• Your task: Determine the number of lines below that contain "synthesis". Write nothing but that number.

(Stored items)
§

===== config.mk =====
export PLATFORM = sky130hd
export DESIGN_NAME = qbp_port
export DESIGN_NICKNAME = d
export VERILOG_FILES = /design/src/rtl/qbp_pkg.sv /design/src/rtl/qbp_sync.sv /design/src/rtl/qbp_latch.sv /design/src/rtl/qbp_irq.sv /design/src/rtl/qbp_port.sv
export SDC_FILE = /design/constraint.sdc
export NUM_CORES = 1
export LEC_CHECK = 0
export BUFFER_PORTS_ARGS = -buffer_cell sky130_fd_sc_hd__clkbuf_2
export CORE_ASPECT_RATIO = 0.75
export CORE_MARGIN = 4
export CORE_UTILIZATION = 45
export CTS_BUF_LIST = sky130_fd_sc_hd__clkbuf_4 sky130_fd_sc_hd__clkbuf_8
export DETAILED_ROUTE_END_ITERATION = 10
export PLACE_DENSITY_LB_ADDON = 0.08
export SLEW_MARGIN = 10
export SYNTH_ARGS = -nofsm -noshare
export SYNTH_HDL_FRONTEND = slang
export SYNTH_HIERARCHICAL = 1
export SYNTH_SLANG_ARGS = --single-unit
export TNS_END_PERCENT = 5

===== constraint.sdc =====
create_clock -name clk -period 2.5 [get_ports clk]
set_input_delay 0.5 -clock clk [delete_from_list [all_inputs] [get_ports clk]]
set_output_delay 0.5 -clock clk [all_outputs]
set_load 0.02 [all_outputs]

===== src/rtl/qbp_pkg.sv =====
package qbp_pkg;
    typedef enum logic {
        IRQ_QUIET = 1'b0,
        IRQ_ALERT = 1'b1
    } irq_state_e;
endpackage


===== src/rtl/qbp_sync.sv =====
module qbp_sync #(
    parameter int WIDTH  = 8,
    parameter int STAGES = 2
) (
    input  logic             clk,
    input  logic             rst_n,
    input  logic [WIDTH-1:0] d,
    output logic [WIDTH-1:0] q
);
    logic [WIDTH-1:0] stage_q [STAGES];

    genvar g;
    generate
        for (g = 0; g < STAGES; g++) begin : g_stage
            always_ff @(posedge clk or negedge rst_n) begin
                if (!rst_n) begin
                    stage_q[g] <= '1;
                end else begin
                    if (g == 0) stage_q[g] <= d;
                    else        stage_q[g] <= stage_q[(g == 0) ? 0 : g-1];
                end
            end
        end
    endgenerate

    assign q = stage_q[STAGES-1];
endmodule


===== src/rtl/qbp_latch.sv =====
module qbp_latch #(
    parameter int WIDTH = 8
) (
    input  logic             clk,
    input  logic             rst_n,
    input  logic             wr_stb,
    input  logic [WIDTH-1:0] wr_data,
    input  logic             scl_fall,
    output logic [WIDTH-1:0] pull_low,
    output logic [WIDTH-1:0] strong_up
);
    logic [WIDTH-1:0] latch_q;
    logic [WIDTH-1:0] boost_q;

    always_ff @(posedge clk or negedge rst_n) begin
        if (!rst_n) begin
            latch_q <= '1;
            boost_q <= '0;
        end else begin
            if (wr_stb) begin
                latch_q <= wr_data;
                boost_q <= wr_data;
            end else if (scl_fall) begin
                boost_q <= '0;
            end
        end
    end

    assign pull_low  = ~latch_q;
    assign strong_up = boost_q;
endmodule


===== src/rtl/qbp_irq.sv =====
module qbp_irq
    import qbp_pkg::*;
#(
    parameter int WIDTH = 8
) (
    input  logic             clk,
    input  logic             rst_n,
    input  logic [WIDTH-1:0] pin_s,
    input  logic             clr,
    output logic             int_n,
    output logic             int_oe
);
    irq_state_e       state_q, state_d;
    logic [WIDTH-1:0] ref_q;
    logic             differ;

    assign differ = (pin_s != ref_q);

    always_comb begin
        state_d = state_q;
        unique case (state_q)
            IRQ_QUIET: if (!clr && differ)  state_d = IRQ_ALERT;
            IRQ_ALERT: if (clr || !differ)  state_d = IRQ_QUIET;
        endcase
    end

    always_ff @(posedge clk or negedge rst_n) begin
        if (!rst_n) begin
            state_q <= IRQ_QUIET;
            ref_q   <= '1;
        end else begin
            state_q <= state_d;
            if (clr) ref_q <= pin_s;
        end
    end

    always_comb begin
        int_n  = (state_q != IRQ_ALERT);
        int_oe = (state_q == IRQ_ALERT);
    end
endmodule


===== src/rtl/qbp_port.sv =====
module qbp_port #(
    parameter int WIDTH     = 8,
    parameter int SYNC_DEPTH = 2
) (
    input  logic             clk,
    input  logic             rst_n,
    input  logic             wr_stb,
    input  logic [WIDTH-1:0] wr_data,
    input  logic             rd_stb,
    output logic [WIDTH-1:0] rd_data,
    input  logic             acc_sel,
    input  logic             acc_ack,
    input  logic             acc_rd,
    input  logic             scl_rise,
    input  logic             scl_fall,
    input  logic [WIDTH-1:0] pin_in,
    output logic [WIDTH-1:0] pin_pull_low,
    output logic [WIDTH-1:0] pin_strong_up,
    output logic             int_n,
    output logic             int_oe
);
    logic [WIDTH-1:0] pin_s;
    logic [WIDTH-1:0] rd_q;
    logic             clr;

    qbp_sync #(.WIDTH(WIDTH), .STAGES(SYNC_DEPTH)) u_sync (
        .clk (clk), .rst_n (rst_n), .d (pin_in), .q (pin_s)
    );

    qbp_latch #(.WIDTH(WIDTH)) u_latch (
        .clk (clk), .rst_n (rst_n), .wr_stb (wr_stb), .wr_data (wr_data),
        .scl_fall (scl_fall), .pull_low (pin_pull_low), .strong_up (pin_strong_up)
    );

    // Read acks clear on the rising edge, write acks on the falling edge.
    assign clr = acc_sel && acc_ack &&
                 ((acc_rd && scl_rise) || (!acc_rd && scl_fall));

    qbp_irq #(.WIDTH(WIDTH)) u_irq (
        .clk (clk), .rst_n (rst_n), .pin_s (pin_s), .clr (clr),
        .int_n (int_n), .int_oe (int_oe)
    );

    always_ff @(posedge clk or negedge rst_n) begin
        if (!rst_n)      rd_q <= '1;
        else if (rd_stb) rd_q <= pin_s;
    end

    assign rd_data = rd_q;
endmodule


Yosys cells after proc, flatten, opt, wreduce, memory -nomap -nowiden
Cells that the tools add are included.

Reduce and logical (&&, ||, !) cells: 11. Multiplexer cells: 5. Bitwise logic cells: 2. Equal/unequal tests: 1.

Operators with widths (number): $mux 8 (2); $ne 8x8->1 (1); $not 8->8 (1); $logic_and 1x1->1 (5); $logic_not 1->1 (3); $logic_or 1x1->1 (2); $mux 1 (2); $pmux 1 s2 (1); $reduce_bool 2->1 (1); $not 1->1 (1).

Output and inout port bits: 26. Register bits after elaboration: 49.

Logic depth before layout (Yosys ltp)
Gate-level depths: netlist (run 1).

Depth after elaboration: 8. Depth in mapped cells: 4.

Cells and area by module
Netlist (run 1), hierarchy kept.

Modules (own cells, without submodules): qbp_latch (instances 1, area each 634.4 um^2, seq. area each 410.4 um^2, cells each 52); qbp_sync (instances 1, area each 480.5 um^2, seq. area each 420.4 um^2, cells each 24); qbp_irq (instances 1, area each 421.7 um^2, seq. area each 235.2 um^2, cells each 30); qbp_port (instances 1, area each 359.1 um^2, seq. area each 210.2 um^2, cells each 20).

Worst setup path after synthesis (run 1)
Ideal clock, no wire load.

Path kind: input-to-reg. Start point: in acc_rd. End point: reg u_irq.ref_q[0]. Required time: 2.418 ns. Data arrival time: 1.190 ns. Cell stages on the path: 4. Setup time: 0.082 ns. Path slack: 1.228 ns. Cells stage by stage: mux2i_1 nor2_1 buf_2 mux2_2.

Longest elaborated chain between the ends: 4. Elaborated cells between the ends (all ways): 5. Those cells by class: reduce/logical: 5.

Ends and longest elaborated chain: start: declaration (line qbp_port.sv:13) `input logic acc_rd,`; $logic_not 1->1 (line qbp_port.sv:37) `((acc_rd && scl_rise) || (!acc_rd && scl_fall));`; $logic_and 1x1->1 (line qbp_port.sv:37); $logic_or 1x1->1 (*) (line qbp_port.sv:37); $logic_and 1x1->1 (*) (line qbp_port.sv:36) `assign clr = acc_sel && acc_ack &&`; net clr (line qbp_port.sv:24) `logic clr;`; end signal: assignment (line qbp_irq.sv:33) `if (clr) ref_q <= pin_s;`; end: declaration (line qbp_irq.sv:14) `logic [WIDTH-1:0] ref_q;`.

Mark *: on every way through the listed nets, which the timed path passes. The rest lies on a longest branch. A chain may end at the register's enable or synchronous reset.

Worst setup path in the final report (run 1)
Start point: reg u_latch.latch_q[5]. End point: out pin_pull_low[5].

Longest elaborated chain between the ends: 1.

Ends and longest elaborated chain: start: declaration (line qbp_latch.sv:12) `logic [WIDTH-1:0] latch_q;`; start signal: assignment (line qbp_latch.sv:21) `latch_q <= wr_data;`; $not 8->8 (line qbp_latch.sv:29) `assign pull_low = ~latch_q;`; end: declaration (line qbp_port.sv:17) `output logic [WIDTH-1:0] pin_pull_low,`.

No other way between the ends.

==> results.cfg, run 1 <==
[outcome]
run_status = completed

[synth]
synth_top_area_share_pct = 55.45
yosys_warnings = 6
netlist_area_sq_mm = 0.001896
netlist.top_cell.by_area = dfstp_2
synth_nets = 151
synth_seq_area_share_pct = 67.33
ys_top_cells_by_area = dfstp_2 55%, dfrtp_1 12%, mux2_4 6.3%
syn_inst = 126
avgSynthCellArea_sq_um = 15.04
post_synth_num_cell_types = 19
synth-seq-cells = 49

[die]
die_y_um = 64.21
initial_core_util_pct = 46.76
core_area_sq_mm = 0.004054
rows = 20
io_pins = 51
die_area_sq_mm = 0.005325
die_width_um = 82.95

[cells_and_area]
final_nets = 196
diodes = 0
drive_gt1_share_pct = 69.77
stdcell_area_sq_mm = 0.002206
layout_common_cells = 50 x clkbuf_2, 40 x dfstp_2, 9 x nand2_1, 9 x inv_1, 9 x dfrtp_1
post-route-util_pct = 54.41
syn_to_final_growth_pct = 16.37
final_common_cell = clkbuf_2

[setup_path]
path_buf_inv = 2
crit_path_start = u_latch/latch_q[5]$_DFFE_PN1P_
slowest_stage = dfstp_2
r2r_cells = 3
cpPeakStageDelay_ps = 530
worst_ep_arrival_time_ps = 1010
rr_startpoint = u_sync/q[0]$_DFF_PN1_
endpoint_kind = output port
crit_chain = inv_1, clkbuf_2
r2r-end = u_irq/int_oe$_DFF_PN0_
path_depth = 2
path_max_fanout = 2
rrSetupSlack_ps = 1350
critPathTopFamily = flip-flops
required_ps = 2000
endpoint = pin_pull_low[5]
crit_type = reg -> out
cp-start-kind = register

[clocking]
holdBufCountCts = 0
clockBufferDepth = 2
clock_latency_ps = 290
cts_setup_buffers = 0
cts-buffers-inserted = 5
clkTransAtPathRegs_ps = 80
cts.sinks = 49
cts-root-buf = clkbuf_8
cts_resized = 0
cts_tree = done
cts_htree_levels = 2

[sta]
setup_viol = 0
relSlewSlack_pct = 50.43
period_needed_ps = 1507
tns_ps = 0
timing.final.crit_share_pct = 60.28
rsz0062_at_grt = false
final_hold_viol_count = 0
worst_slew_pin_slew_ps = 740.8
layout_setup_ws_ps = 992.9
slew_violations = 0
finClkSkew_ps = 3.971
fmax_mhz = 663.5

[grt]
grt_pass1_wl_mm = 5.326
grt_max_degree = 36
grt_usage_pct = 12.78
antenna_found_initial = 0
first_global_vias = 1109
gr-total-overflow = 0

[placed_design]
gp_congestion = 0.7273
numPortBuffers = 50
dp_slack_ps = 716.8
post_dp_cell_area_sq_mm = 0.002108
hpwlAfterDp_mm = 2.206

[detailed_routing]
routed_wl_mm = 3.012
wl_per_cell_um = 13.27
vias_per_cell = 4.595
drt_pre_antenna_iters = 4
drt-initial-drc-count = 54
drcViolationCount = 0
via_count = 1043
ant_nets = 0

[flow_run]
maxCapViolCount = 0

[power_and_ir_drop]
p_sw_share_pct = 24.08
combPwrFrac_pct = 14.3
p_sw_mw = 0.4042
p_int_mw = 1.274
clock_power_share_pct = 28.6
power_density_mw_per_mm2 = 760.9
power_frac_seq_pct = 57.1
p_leak_nw = 1.044
ir_worst_vdd_uv = 400.2

[min_path]
hold_class = in -> async
-- area by class of cell --
type / instances / area (sq um)
clock buffers: 8 / 97.59
fillers: 368 / 1848
multi-input cells: 55 / 471.7
inverters: 9 / 33.78
flip-flops and latches: 49 / 1276
well taps: 55 / 68.82
repair buffers: 51 / 257.7
-- state kept, by name (all words and copies together) (netlist names) --
signal,count
rd_data,8
u_irq/ref_q,8
u_latch/strong_up,8
u_irq/int_oe,1
u_latch/latch_q,8
u_sync/stage_q,8
u_sync/q,8
-- cells by family after synthesis --
family	after synthesis	share of synthesized area, %
compound gates	17	6.336
mux	17	11.62
flops	49	67.33
simple gates	13	3.234
xor+xnor	8	3.697
buf+inv	22	7.788
-- Yosys cell counts --
| master | n |
|---|---|
| xor2_1 | 8 |
| a21oi_1 | 1 |
| a22o_1 | 4 |
| buf_8 | 1 |
| buf_2 | 1 |
| inv_1 | 9 |
| a22o_2 | 4 |
| nor2_4 | 1 |
| nor4_1 | 2 |
| dfstp_2 | 40 |
| o21ai_0 | 8 |
| mux2_4 | 8 |
| nand2_1 | 9 |
| mux2i_1 | 1 |
| mux2_2 | 8 |
| buf_4 | 8 |
| dfrtp_1 | 9 |
| buf_6 | 3 |
| nor2_1 | 1 |
-- layer usage --
metal / vias to the layer above / routed length (um) / GRT usage, %
li1: 499 / - / -
met3: 7 / 207 / 4.639
met1: 509 / 1337 / 16.36
met4: 0 / 52 / 6.122
met5: - / 0 / 0
met2: 28 / 1415 / 19.30
-- worst min-delay path by stage --
stage	start	end	slack [ps]	cells after the start
2_1_floorplan	rst_n	u_irq/int_oe$_DFF_PN0_	200	0
3_3_place_gp	u_sync/stage_q[10]$_DFF_PN1_	u_sync/q[2]$_DFF_PN1_	350	0
3_5_place_dp	u_sync/stage_q[13]$_DFF_PN1_	u_sync/q[5]$_DFF_PN1_	350	0
4_1_cts	rst_n	u_latch/strong_up[4]$_DFFE_PN0P_	90	1
5_1_grt	rst_n	u_latch/strong_up[3]$_DFFE_PN0P_	100	1
6_report	rst_n	u_latch/strong_up[5]$_DFFE_PN0P_	90	1
-- power by group through the flow --
stage               Clock (mW)  Combinational, mW  Sequential [mW]
floorplan                    0              0.144            0.991
global placement             0              0.238            0.969
detailed placement           0              0.244            0.973
CTS                      0.501              0.246            0.960
global route             0.543              0.267            0.970
finish                   0.480              0.240            0.958
-- worst reg2reg max path, delay by kind of cell (launching register included) --
| family | cells | cell delay [ps] |
|---|---|---|
| simple gates | 1 | 270 |
| compound gates | 1 | 100 |
| xor+xnor | 1 | 60 |
| flops | 1 | 560 |
-- through the flow --
step | cells | power, mW | hold WS [ps]
after floorplan | 126 | 1.135 | 204.4
after global placement | 219 | 1.208 | 345.5
after detailed placement | 219 | 1.216 | 347.0
after CTS | 227 | 1.707 | 92.59
after global routing | 227 | 1.780 | 95.73
final | 227 | 1.678 | 91.24
(Power assumes the default switching activity.)
==> run 2, diff against run 1 <==
Settings changed: ABC_AREA from default to 1.
Clock period 2.5 ns to 1.4 ns, I/O delays scaled along.
==> run 2 against run 1 <==
Compared with the run above:
- non-clock buffer count is 3 higher
- sequential share of layout area is 3.5 points lower
- first-iteration DRC count is 37% lower
- total power is 74% higher
- largest cell class unchanged
==> results.cfg, run 2 <==
[outcome]
run_status = completed

[sta]
finClkSkew_ps = 5.085
final_hold_viol_count = 0
rsz0062_at_grt = false
fin_hold_ws_ps = 57.47
setup_viol = 0
worst_slew_pin_slew_ps = 593.0
timing.final.crit_share_pct = 92.82
slew_violations = 0
fmax_mhz = 769.5
relSlewSlack_pct = 60.47
tns_ps = 0
period_needed_ps = 1300

[detailed_routing]
drt_pre_antenna_iters = 4
ant_nets = 0
routed_wl_mm = 3.179
via_count = 1259
wl_per_cell_um = 10.49
drt-initial-drc-count = 34
vias_per_cell = 4.155
drcViolationCount = 0

[setup_path]
cp-start-kind = register
crit_type = reg -> out
path_max_fanout = 2
worst_ep_arrival_time_ps = 1020
required_ps = 1120
endpoint_kind = output port

[cells_and_area]
final_common_cell = nand2_1
stdcell_area_sq_mm = 0.002350
final_nets = 272
diodes = 0
drive_gt1_share_pct = 45.97
layout_common_cells = 65 x nand2_1, 50 x clkbuf_2, 40 x dfstp_2
syn_to_final_growth_pct = 17.67
post-route-util_pct = 56.57

[synth]
async_flop_share_pct = 100.0
ys_top_cells_by_count = 65 x nand2_1, 40 x dfstp_2, 35 x inv_1
yosysMostFrequentCell = nand2_1
avgSynthCellArea_sq_um = 10.09
netlist.top_cell.by_area = dfstp_2
synth_edf_count = 0
synth_top_flop_cell = dfstp_2
synth_seq_area_share_pct = 63.91
synth_nets = 223
yosys_warnings = 6
synth_top_area_share_pct = 52.63
synth-seq-cells = 49
netlist_area_sq_mm = 0.001997
syn_inst = 198
ys_top_cells_by_area = dfstp_2 53%, nand2_1 12%, dfrtp_1 11%
post_synth_num_cell_types = 13

[grt]
gr-total-overflow = 0
grt_max_degree = 21
grt_usage_pct = 13.27
first_global_vias = 1278
grt_pass1_wl_mm = 5.823
antenna_found_initial = 0

[die]
rows = 20
die_area_sq_mm = 0.005578
die_y_um = 65.69
die_width_um = 84.92
core_area_sq_mm = 0.004154
io_pins = 51
initial_core_util_pct = 48.07

[placed_design]
post_dp_cell_area_sq_mm = 0.002253
numPortBuffers = 50
gp_congestion = 0.7085
hpwlAfterDp_mm = 2.393

[clocking]
clkTransAtPathRegs_ps = 80
cts-buffers-inserted = 5
cts.sinks = 49
cts_htree_levels = 2
clockBufferDepth = 2
cts-root-buf = clkbuf_8
cts_tree = done
clock_latency_ps = 290

[power_and_ir_drop]
power_density_mw_per_mm2 = 1243
ir_worst_vdd_uv = 770.7
p_leak_nw = 1.233
finalPower_mw = 2.921

[min_path]
hold_class = in -> reg

[flow_run]
maxCapViolCount = 0
[run 2: cell types whose count changed in the layout (fill, tap and decap cells not counted), moves of 7 or more]
cell and change:
inv_1 +26, mux2_2 -8, mux2_4 -8, nand2_1 +56, nor2_1 +7, o21ai_0 +8
o21ai_2 +8, xor2_1 -8
[run 2: logic make-up after synthesis]
kind of cell / after synthesis / share of synthesized area, %
AND/OR/NAND/NOR: 78 / 16.48
flip-flops: 49 / 63.91
buffers and inverters: 47 / 12.09
AO/OA/AOI/OAI: 24 / 7.519
[run 2: final timing paths]
kind	from	to	slack (ps)	cells past startpoint
worst min register to register	u_sync/stage_q[11]$_DFF_PN1_	u_sync/q[3]$_DFF_PN1_	360	0
max in group asynchronous	rst_n	u_sync/q[2]$_DFF_PN1_	460	3
worst min-delay path	pin_in[4]	u_sync/stage_q[12]$_DFF_PN1_	60	1
worst max register to register	u_irq/ref_q[2]$_DFFE_PN1P_	u_irq/int_oe$_DFF_PN0_	300	7
min in group asynchronous	rst_n	u_latch/strong_up[6]$_DFFE_PN0P_	430	2
worst max-delay path	u_latch/latch_q[1]$_DFFE_PN1P_	pin_pull_low[1]	100	2
[run 2: layout make-up]
| type | instances | area [sq um] |
|---|---|---|
| inverter | 35 | 131.4 |
| sequential | 49 | 1276 |
| tap | 55 | 68.82 |
| clock inverter | 2 | 10.01 |
| fill | 389 | 1804 |
| multi-input combinational | 102 | 479.2 |
| timing repair buffer | 54 | 307.8 |
| clock buffer | 6 | 76.32 |
[run 2: critical path, cell delays in order, from the launching register on]
cell	delay, ps
dfstp_2	520
inv_1	50
clkbuf_2	150
[run 2: through the flow]
| step | worst slack (ps) | std cells |
|---|---|---|
| final | 100.5 | 303 |
| after global routing | 54.70 | 303 |
| after CTS | 78.55 | 303 |
| after detailed placement | 241.5 | 294 |
| after global placement | 288.0 | 294 |
| after floorplan | 310.3 | 198 |
[run 2: timing repair]
item,CTS,global route
resized for setup,0,0
setup buffers,0,0
hold buffers,1,0
hold endpoints to repair,2,0
[run 2: where the power goes]
part	leakage [nW]	switching (mW)	internal, mW
registers	0.531	0.0606	1.62
logic	0.654	0.285	0.159
clock network	0.0484	0.429	0.366
[run 2: per-layer routing]
| metal | GRT usage, % | up-vias | share of wire (%) |
|---|---|---|---|
| met5 | 0 | - | 0 |
| met4 | 4.743 | 0 | 1.3 |
| met1 | 18.17 | 549 | 52 |
| met2 | 20.02 | 30 | 40 |
| li1 | - | 675 | - |
| met3 | 4.010 | 5 | 6.3 |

§

• Your solution: 5